Mankind is safe--at least from the devastating, destructive power of long-lasting gamma-ray bursts (GBR). Although these powerful cosmic flashes pack more energy than the sun will release in its entire 10-billion-year lifetime, astronomers have concluded that our Milky Way galaxy has enough metal to preclude such a detonation.
A long gamma-ray burst, which lasts a few seconds to tens of minutes, is the birth cry of a black hole, produced when a massive, whirling star explodes as a supernova (ScienceNOW, 5 October 2005). Just about every day, a long burst flares up, usually in a remote galaxy. Astronomers had assumed that thousands of them must have lit up in the Milky Way over the past few billion years, and perhaps close enough to Earth to pelt it with lethal radiation. So could they have caused mass extinctions?
No, says Krzysztof Stanek, an astronomer at Ohio State University in Columbus. He and colleagues analyzed four long-duration gamma-ray bursts that lit up nearby galaxies, including one detected by NASA's Swift satellite on 18 February this year. All four galaxies contained almost no "metals"--astronomical parlance for atoms heavier than hydrogen and helium that are produced over the eons by stellar evolution. Apparently, long bursts only occur in pristine galaxies. This observation nicely fits in with theories saying metal-rich stars lose too much mass and rotational punch during their lives to blow up as gamma-ray bursts when they die.

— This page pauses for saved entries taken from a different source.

File: src/rtl/match_req_arbiter_pkg.sv
// Shared widths and payload types for the match request arbiter.
package match_req_arbiter_pkg;

  localparam int unsigned ADDR_WIDTH      = 16;
  localparam int unsigned LAZY_MATCH_LEN  = 4;
  localparam int unsigned MATCH_LEN_WIDTH = 8;
  localparam int unsigned NUM_PE_DEF      = 4;
  localparam int unsigned PE_ID_W         = $clog2(NUM_PE_DEF);

  typedef struct packed {
    logic [ADDR_WIDTH-1:0]     head_addr;
    logic [ADDR_WIDTH-1:0]     history_addr;
    logic [LAZY_MATCH_LEN-1:0] tag;
  } match_req_t;

  typedef struct packed {
    logic [MATCH_LEN_WIDTH-1:0] len;
    logic [LAZY_MATCH_LEN-1:0]  tag;
  } match_resp_t;

endpackage

File: src/rtl/match_id_fifo.sv
// In-order FIFO of requester IDs; head is meaningful only when not empty.
module match_id_fifo #(
  parameter int unsigned WIDTH = 2,
  parameter int unsigned DEPTH = 8,
  parameter int unsigned CNT_W = $clog2(DEPTH) + 1
) (
  input  logic             clk,
  input  logic             rst,
  input  logic             push,
  input  logic [WIDTH-1:0] push_id,
  input  logic             pop,
  output logic [WIDTH-1:0] head,
  output logic [CNT_W-1:0] count,
  output logic             empty,
  output logic             full
);

  localparam int unsigned AW = (DEPTH > 1) ? $clog2(DEPTH) : 1;

  logic [WIDTH-1:0] r_mem [DEPTH];
  logic [AW-1:0]    r_wr_ptr;
  logic [AW-1:0]    r_rd_ptr;
  logic [CNT_W-1:0] r_count;

  function automatic logic [AW-1:0] ptr_inc(input logic [AW-1:0] p);
    return (p == AW'(DEPTH - 1)) ? '0 : p + AW'(1);
  endfunction

  // Pointer and occupancy bookkeeping; simultaneous push/pop keeps count.
  always_ff @(posedge clk) begin
    if (rst) begin
      r_wr_ptr <= '0;
      r_rd_ptr <= '0;
      r_count  <= '0;
    end else begin
      if (push) r_wr_ptr <= ptr_inc(r_wr_ptr);
      if (pop)  r_rd_ptr <= ptr_inc(r_rd_ptr);
      case ({push, pop})
        2'b10:   r_count <= r_count + CNT_W'(1);
        2'b01:   r_count <= r_count - CNT_W'(1);
        default: r_count <= r_count;
      endcase
    end
  end

  // Storage write; contents need no reset since count gates their use.
  always_ff @(posedge clk) begin
    if (push) r_mem[r_wr_ptr] <= push_id;
  end

  assign head  = r_mem[r_rd_ptr];
  assign count = r_count;
  assign empty = (r_count == '0);
  assign full  = (r_count == CNT_W'(DEPTH));

endmodule

File: src/rtl/match_req_arbiter.sv
// Round-robin sharing of one in-order match unit between NUM_PE job PEs.
module match_req_arbiter
  import match_req_arbiter_pkg::*;
#(
  parameter int unsigned NUM_PE          = NUM_PE_DEF,
  parameter int unsigned MAX_OUTSTANDING = 8
) (
  input  logic                             clk,
  input  logic                             rst,
  input  logic [NUM_PE-1:0]                pe_req_valid,
  input  logic [NUM_PE*ADDR_WIDTH-1:0]     pe_req_head_addr,
  input  logic [NUM_PE*ADDR_WIDTH-1:0]     pe_req_history_addr,
  input  logic [NUM_PE*LAZY_MATCH_LEN-1:0] pe_req_tag,
  output logic [NUM_PE-1:0]                pe_req_ready,
  output logic [NUM_PE-1:0]                pe_resp_valid,
  output logic [MATCH_LEN_WIDTH-1:0]       pe_resp_len,
  output logic [LAZY_MATCH_LEN-1:0]        pe_resp_tag,
  input  logic [NUM_PE-1:0]                pe_resp_ready,
  output logic                             mu_req_valid,
  output logic [ADDR_WIDTH-1:0]            mu_req_head_addr,
  output logic [ADDR_WIDTH-1:0]            mu_req_history_addr,
  output logic [LAZY_MATCH_LEN-1:0]        mu_req_tag,
  input  logic                             mu_req_ready,
  input  logic                             mu_resp_valid,
  input  logic [MATCH_LEN_WIDTH-1:0]       mu_resp_len,
  input  logic [LAZY_MATCH_LEN-1:0]        mu_resp_tag,
  output logic                             mu_resp_ready,
  output logic                             err_orphan_resp
);

  localparam int unsigned ID_W  = $clog2(NUM_PE);
  localparam int unsigned CNT_W = $clog2(MAX_OUTSTANDING) + 1;

  logic [ID_W-1:0]     r_rr_ptr;
  logic                r_mu_valid;
  match_req_t          r_mu_req;
  logic                r_err;

  logic [2*NUM_PE-1:0] w_dbl;
  logic [NUM_PE-1:0]   w_rot;
  logic [ID_W-1:0]     w_sel;
  logic [ID_W-1:0]     w_win;
  logic                w_any;
  logic                w_can_grant;
  logic                w_grant;
  logic                w_push;
  logic                w_pop;
  match_req_t          w_win_req;
  match_resp_t         w_resp;
  logic [ID_W-1:0]     w_head;
  logic [CNT_W-1:0]    w_count;
  logic                w_empty;
  logic                w_full;

  // Credit uses start-of-cycle occupancy, so a same-cycle pop frees nothing yet.
  assign w_can_grant = !rst && (!r_mu_valid || mu_req_ready) &&
                       (w_count < CNT_W'(MAX_OUTSTANDING));

  assign w_dbl = {pe_req_valid, pe_req_valid};

  // Rotate requests by rr_ptr, pick the lowest set bit, rotate the index back.
  always_comb begin
    w_rot = NUM_PE'(w_dbl >> r_rr_ptr);
    w_any = |w_rot;
    w_sel = '0;
    for (int k = NUM_PE - 1; k >= 0; k--) begin
      if (w_rot[k]) w_sel = ID_W'(k);
    end
    w_win   = w_sel + r_rr_ptr;
    w_grant = w_can_grant && w_any;
    pe_req_ready = '0;
    if (w_grant) pe_req_ready[w_win] = 1'b1;
    w_win_req.head_addr    = pe_req_head_addr[int'(w_win)*ADDR_WIDTH +: ADDR_WIDTH];
    w_win_req.history_addr = pe_req_history_addr[int'(w_win)*ADDR_WIDTH +: ADDR_WIDTH];
    w_win_req.tag          = pe_req_tag[int'(w_win)*LAZY_MATCH_LEN +: LAZY_MATCH_LEN];
  end

  assign w_push = w_grant && !w_full;

  // Output register toward the match unit, holds while stalled.
  always_ff @(posedge clk) begin
    if (rst) begin
      r_mu_valid <= 1'b0;
      r_mu_req   <= '0;
      r_rr_ptr   <= '0;
    end else if (w_grant) begin
      r_mu_valid <= 1'b1;
      r_mu_req   <= w_win_req;
      r_rr_ptr   <= w_win + ID_W'(1);
    end else if (mu_req_ready) begin
      r_mu_valid <= 1'b0;
    end
  end

  assign mu_req_valid        = r_mu_valid;
  assign mu_req_head_addr    = r_mu_req.head_addr;
  assign mu_req_history_addr = r_mu_req.history_addr;
  assign mu_req_tag          = r_mu_req.tag;

  // Steer responses to the PE at the FIFO head; nothing routes when empty.
  always_comb begin
    pe_resp_valid = '0;
    mu_resp_ready = 1'b0;
    if (!rst && !w_empty) begin
      pe_resp_valid[w_head] = mu_resp_valid;
      mu_resp_ready         = pe_resp_ready[w_head];
    end
  end

  assign w_pop       = mu_resp_valid && mu_resp_ready;
  assign w_resp      = '{len: mu_resp_len, tag: mu_resp_tag};
  assign pe_resp_len = w_resp.len;
  assign pe_resp_tag = w_resp.tag;

  // Sticky flag for a response with no request outstanding.
  always_ff @(posedge clk) begin
    if (rst) begin
      r_err <= 1'b0;
    end else if (w_empty && mu_resp_valid) begin
      r_err <= 1'b1;
    end
  end

  assign err_orphan_resp = r_err;

  match_id_fifo #(
    .WIDTH (ID_W),
    .DEPTH (MAX_OUTSTANDING),
    .CNT_W (CNT_W)
  ) u_id_fifo (
    .clk     (clk),
    .rst     (rst),
    .push    (w_push),
    .push_id (w_win),
    .pop     (w_pop),
    .head    (w_head),
    .count   (w_count),
    .empty   (w_empty),
    .full    (w_full)
  );

endmodule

According to Stanek and his team, by the time the sun and Earth formed, our Milky Way galaxy was already metal-rich enough not to host any long gamma-ray bursts. In a paper submitted for publication in The Astrophysical Journal, they write: "We can probably cross GRBs off the rather long list of things that could cause humankind to 'join the dinosaurs' on the extinct species list."
"It's a reasonable argument," says physicist Adrian Melott of the University of Kansas, Lawrence, who has suggested that the mass extinction at the end of the Ordovician period, 443 million years ago, was caused by a gamma-ray burst. Still, he thinks Stanek's conclusions may be a bit too strong. After all, every few hundred million years or so the Milky Way gobbles up a dwarf galaxy that's poor in metals, he says, and those might still produce long gamma-ray bursts.
So is mankind safe from gamma-ray bursts? Maybe not. But, says Melott, "I don't lie awake worrying about this."